Entries taken from a collection
· · · ·

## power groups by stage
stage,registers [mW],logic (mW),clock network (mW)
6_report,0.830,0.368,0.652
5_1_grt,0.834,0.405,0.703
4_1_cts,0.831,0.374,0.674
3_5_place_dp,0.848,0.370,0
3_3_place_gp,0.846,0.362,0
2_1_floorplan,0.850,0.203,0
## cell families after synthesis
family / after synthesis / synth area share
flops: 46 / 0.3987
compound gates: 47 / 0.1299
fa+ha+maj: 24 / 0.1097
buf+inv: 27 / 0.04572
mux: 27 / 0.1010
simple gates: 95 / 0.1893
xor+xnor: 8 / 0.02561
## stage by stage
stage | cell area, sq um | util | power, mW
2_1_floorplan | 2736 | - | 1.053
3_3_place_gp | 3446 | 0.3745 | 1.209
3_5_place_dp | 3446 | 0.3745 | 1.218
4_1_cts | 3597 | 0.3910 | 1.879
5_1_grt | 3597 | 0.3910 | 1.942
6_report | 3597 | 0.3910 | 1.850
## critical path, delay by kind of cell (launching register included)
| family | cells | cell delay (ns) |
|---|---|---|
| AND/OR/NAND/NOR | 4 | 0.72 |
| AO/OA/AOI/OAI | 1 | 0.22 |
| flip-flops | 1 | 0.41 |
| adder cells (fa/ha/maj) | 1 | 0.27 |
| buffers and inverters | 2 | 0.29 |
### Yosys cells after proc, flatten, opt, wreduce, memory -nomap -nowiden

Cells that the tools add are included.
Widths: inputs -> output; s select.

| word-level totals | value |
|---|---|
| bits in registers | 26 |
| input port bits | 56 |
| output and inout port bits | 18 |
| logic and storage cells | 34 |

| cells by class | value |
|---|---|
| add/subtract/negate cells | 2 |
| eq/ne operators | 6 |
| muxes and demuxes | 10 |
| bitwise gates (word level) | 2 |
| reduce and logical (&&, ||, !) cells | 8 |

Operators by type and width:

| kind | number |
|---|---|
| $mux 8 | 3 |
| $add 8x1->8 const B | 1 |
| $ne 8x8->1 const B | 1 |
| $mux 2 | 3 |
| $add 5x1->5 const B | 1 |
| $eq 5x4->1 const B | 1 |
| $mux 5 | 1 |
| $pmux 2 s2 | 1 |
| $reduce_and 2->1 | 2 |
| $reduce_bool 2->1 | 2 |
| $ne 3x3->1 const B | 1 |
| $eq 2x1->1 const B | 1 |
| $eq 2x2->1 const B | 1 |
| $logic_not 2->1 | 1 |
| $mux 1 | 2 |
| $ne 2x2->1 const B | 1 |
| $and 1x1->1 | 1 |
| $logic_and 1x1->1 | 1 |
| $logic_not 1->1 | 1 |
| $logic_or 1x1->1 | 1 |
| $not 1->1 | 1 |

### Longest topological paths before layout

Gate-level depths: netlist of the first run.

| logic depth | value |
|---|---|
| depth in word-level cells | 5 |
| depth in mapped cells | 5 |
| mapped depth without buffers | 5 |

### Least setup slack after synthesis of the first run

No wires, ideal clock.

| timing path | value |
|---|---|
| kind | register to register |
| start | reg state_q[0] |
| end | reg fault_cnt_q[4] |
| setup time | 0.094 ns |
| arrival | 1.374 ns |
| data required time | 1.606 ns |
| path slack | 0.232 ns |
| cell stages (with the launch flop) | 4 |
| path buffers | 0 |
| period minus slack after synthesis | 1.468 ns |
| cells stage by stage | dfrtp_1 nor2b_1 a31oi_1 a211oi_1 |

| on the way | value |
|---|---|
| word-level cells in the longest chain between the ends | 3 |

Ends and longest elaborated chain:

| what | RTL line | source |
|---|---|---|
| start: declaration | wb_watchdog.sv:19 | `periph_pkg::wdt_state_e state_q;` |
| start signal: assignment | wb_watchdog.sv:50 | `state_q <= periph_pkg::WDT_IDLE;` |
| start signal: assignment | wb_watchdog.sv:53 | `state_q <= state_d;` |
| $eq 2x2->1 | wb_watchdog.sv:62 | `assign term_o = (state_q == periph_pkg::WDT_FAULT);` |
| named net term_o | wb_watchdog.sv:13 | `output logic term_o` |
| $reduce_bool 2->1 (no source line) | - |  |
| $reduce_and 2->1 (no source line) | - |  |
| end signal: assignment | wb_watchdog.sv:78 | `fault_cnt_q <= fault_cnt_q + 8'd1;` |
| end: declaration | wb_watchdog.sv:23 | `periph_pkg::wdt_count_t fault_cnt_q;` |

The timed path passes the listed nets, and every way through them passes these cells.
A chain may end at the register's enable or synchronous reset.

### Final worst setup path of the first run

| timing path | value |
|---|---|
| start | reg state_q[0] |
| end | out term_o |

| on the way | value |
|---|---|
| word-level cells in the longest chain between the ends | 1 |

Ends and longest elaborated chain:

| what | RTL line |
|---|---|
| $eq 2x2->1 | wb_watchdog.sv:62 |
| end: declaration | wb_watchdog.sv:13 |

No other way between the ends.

· · · ·

▶ _EXERCISE BRIEF_
Print all of the entries again, exactly as written.

▶ _RESPONSE TO THE EXERCISE_
## power groups by stage
stage,registers [mW],logic (mW),clock network (mW)
6_report,0.830,0.368,0.652
5_1_grt,0.834,0.405,0.703
4_1_cts,0.831,0.374,0.674
3_5_place_dp,0.848,0.370,0
3_3_place_gp,0.846,0.362,0
2_1_floorplan,0.850,0.203,0
## cell families after synthesis
family / after synthesis / synth area share
flops: 46 / 0.3987
compound gates: 47 / 0.1299
fa+ha+maj: 24 / 0.1097
buf+inv: 27 / 0.04572
mux: 27 / 0.1010
simple gates: 95 / 0.1893
xor+xnor: 8 / 0.02561
## stage by stage
stage | cell area, sq um | util | power, mW
2_1_floorplan | 2736 | - | 1.053
3_3_place_gp | 3446 | 0.3745 | 1.209
3_5_place_dp | 3446 | 0.3745 | 1.218
4_1_cts | 3597 | 0.3910 | 1.879
5_1_grt | 3597 | 0.3910 | 1.942
6_report | 3597 | 0.3910 | 1.850
## critical path, delay by kind of cell (launching register included)
| family | cells | cell delay (ns) |
|---|---|---|
| AND/OR/NAND/NOR | 4 | 0.72 |
| AO/OA/AOI/OAI | 1 | 0.22 |
| flip-flops | 1 | 0.41 |
| adder cells (fa/ha/maj) | 1 | 0.27 |
| buffers and inverters | 2 | 0.29 |
### Yosys cells after proc, flatten, opt, wreduce, memory -nomap -nowiden

Cells that the tools add are included.
Widths: inputs -> output; s select.

| word-level totals | value |
|---|---|
| bits in registers | 26 |
| input port bits | 56 |
| output and inout port bits | 18 |
| logic and storage cells | 34 |

| cells by class | value |
|---|---|
| add/subtract/negate cells | 2 |
| eq/ne operators | 6 |
| muxes and demuxes | 10 |
| bitwise gates (word level) | 2 |
| reduce and logical (&&, ||, !) cells | 8 |

Operators by type and width:

| kind | number |
|---|---|
| $mux 8 | 3 |
| $add 8x1->8 const B | 1 |
| $ne 8x8->1 const B | 1 |
| $mux 2 | 3 |
| $add 5x1->5 const B | 1 |
| $eq 5x4->1 const B | 1 |
| $mux 5 | 1 |
| $pmux 2 s2 | 1 |
| $reduce_and 2->1 | 2 |
| $reduce_bool 2->1 | 2 |
| $ne 3x3->1 const B | 1 |
| $eq 2x1->1 const B | 1 |
| $eq 2x2->1 const B | 1 |
| $logic_not 2->1 | 1 |
| $mux 1 | 2 |
| $ne 2x2->1 const B | 1 |
| $and 1x1->1 | 1 |
| $logic_and 1x1->1 | 1 |
| $logic_not 1->1 | 1 |
| $logic_or 1x1->1 | 1 |
| $not 1->1 | 1 |

### Longest topological paths before layout

Gate-level depths: netlist of the first run.

| logic depth | value |
|---|---|
| depth in word-level cells | 5 |
| depth in mapped cells | 5 |
| mapped depth without buffers | 5 |

### Least setup slack after synthesis of the first run

No wires, ideal clock.

| timing path | value |
|---|---|
| kind | register to register |
| start | reg state_q[0] |
| end | reg fault_cnt_q[4] |
| setup time | 0.094 ns |
| arrival | 1.374 ns |
| data required time | 1.606 ns |
| path slack | 0.232 ns |
| cell stages (with the launch flop) | 4 |
| path buffers | 0 |
| period minus slack after synthesis | 1.468 ns |
| cells stage by stage | dfrtp_1 nor2b_1 a31oi_1 a211oi_1 |

| on the way | value |
|---|---|
| word-level cells in the longest chain between the ends | 3 |

Ends and longest elaborated chain:

| what | RTL line | source |
|---|---|---|
| start: declaration | wb_watchdog.sv:19 | `periph_pkg::wdt_state_e state_q;` |
| start signal: assignment | wb_watchdog.sv:50 | `state_q <= periph_pkg::WDT_IDLE;` |
| start signal: assignment | wb_watchdog.sv:53 | `state_q <= state_d;` |
| $eq 2x2->1 | wb_watchdog.sv:62 | `assign term_o = (state_q == periph_pkg::WDT_FAULT);` |
| named net term_o | wb_watchdog.sv:13 | `output logic term_o` |
| $reduce_bool 2->1 (no source line) | - |  |
| $reduce_and 2->1 (no source line) | - |  |
| end signal: assignment | wb_watchdog.sv:78 | `fault_cnt_q <= fault_cnt_q + 8'd1;` |
| end: declaration | wb_watchdog.sv:23 | `periph_pkg::wdt_count_t fault_cnt_q;` |

The timed path passes the listed nets, and every way through them passes these cells.
A chain may end at the register's enable or synchronous reset.

### Final worst setup path of the first run

| timing path | value |
|---|---|
| start | reg state_q[0] |
| end | out term_o |

| on the way | value |
|---|---|
| word-level cells in the longest chain between the ends | 1 |

Ends and longest elaborated chain:

| what | RTL line |
|---|---|
| $eq 2x2->1 | wb_watchdog.sv:62 |
| end: declaration | wb_watchdog.sv:13 |

No other way between the ends.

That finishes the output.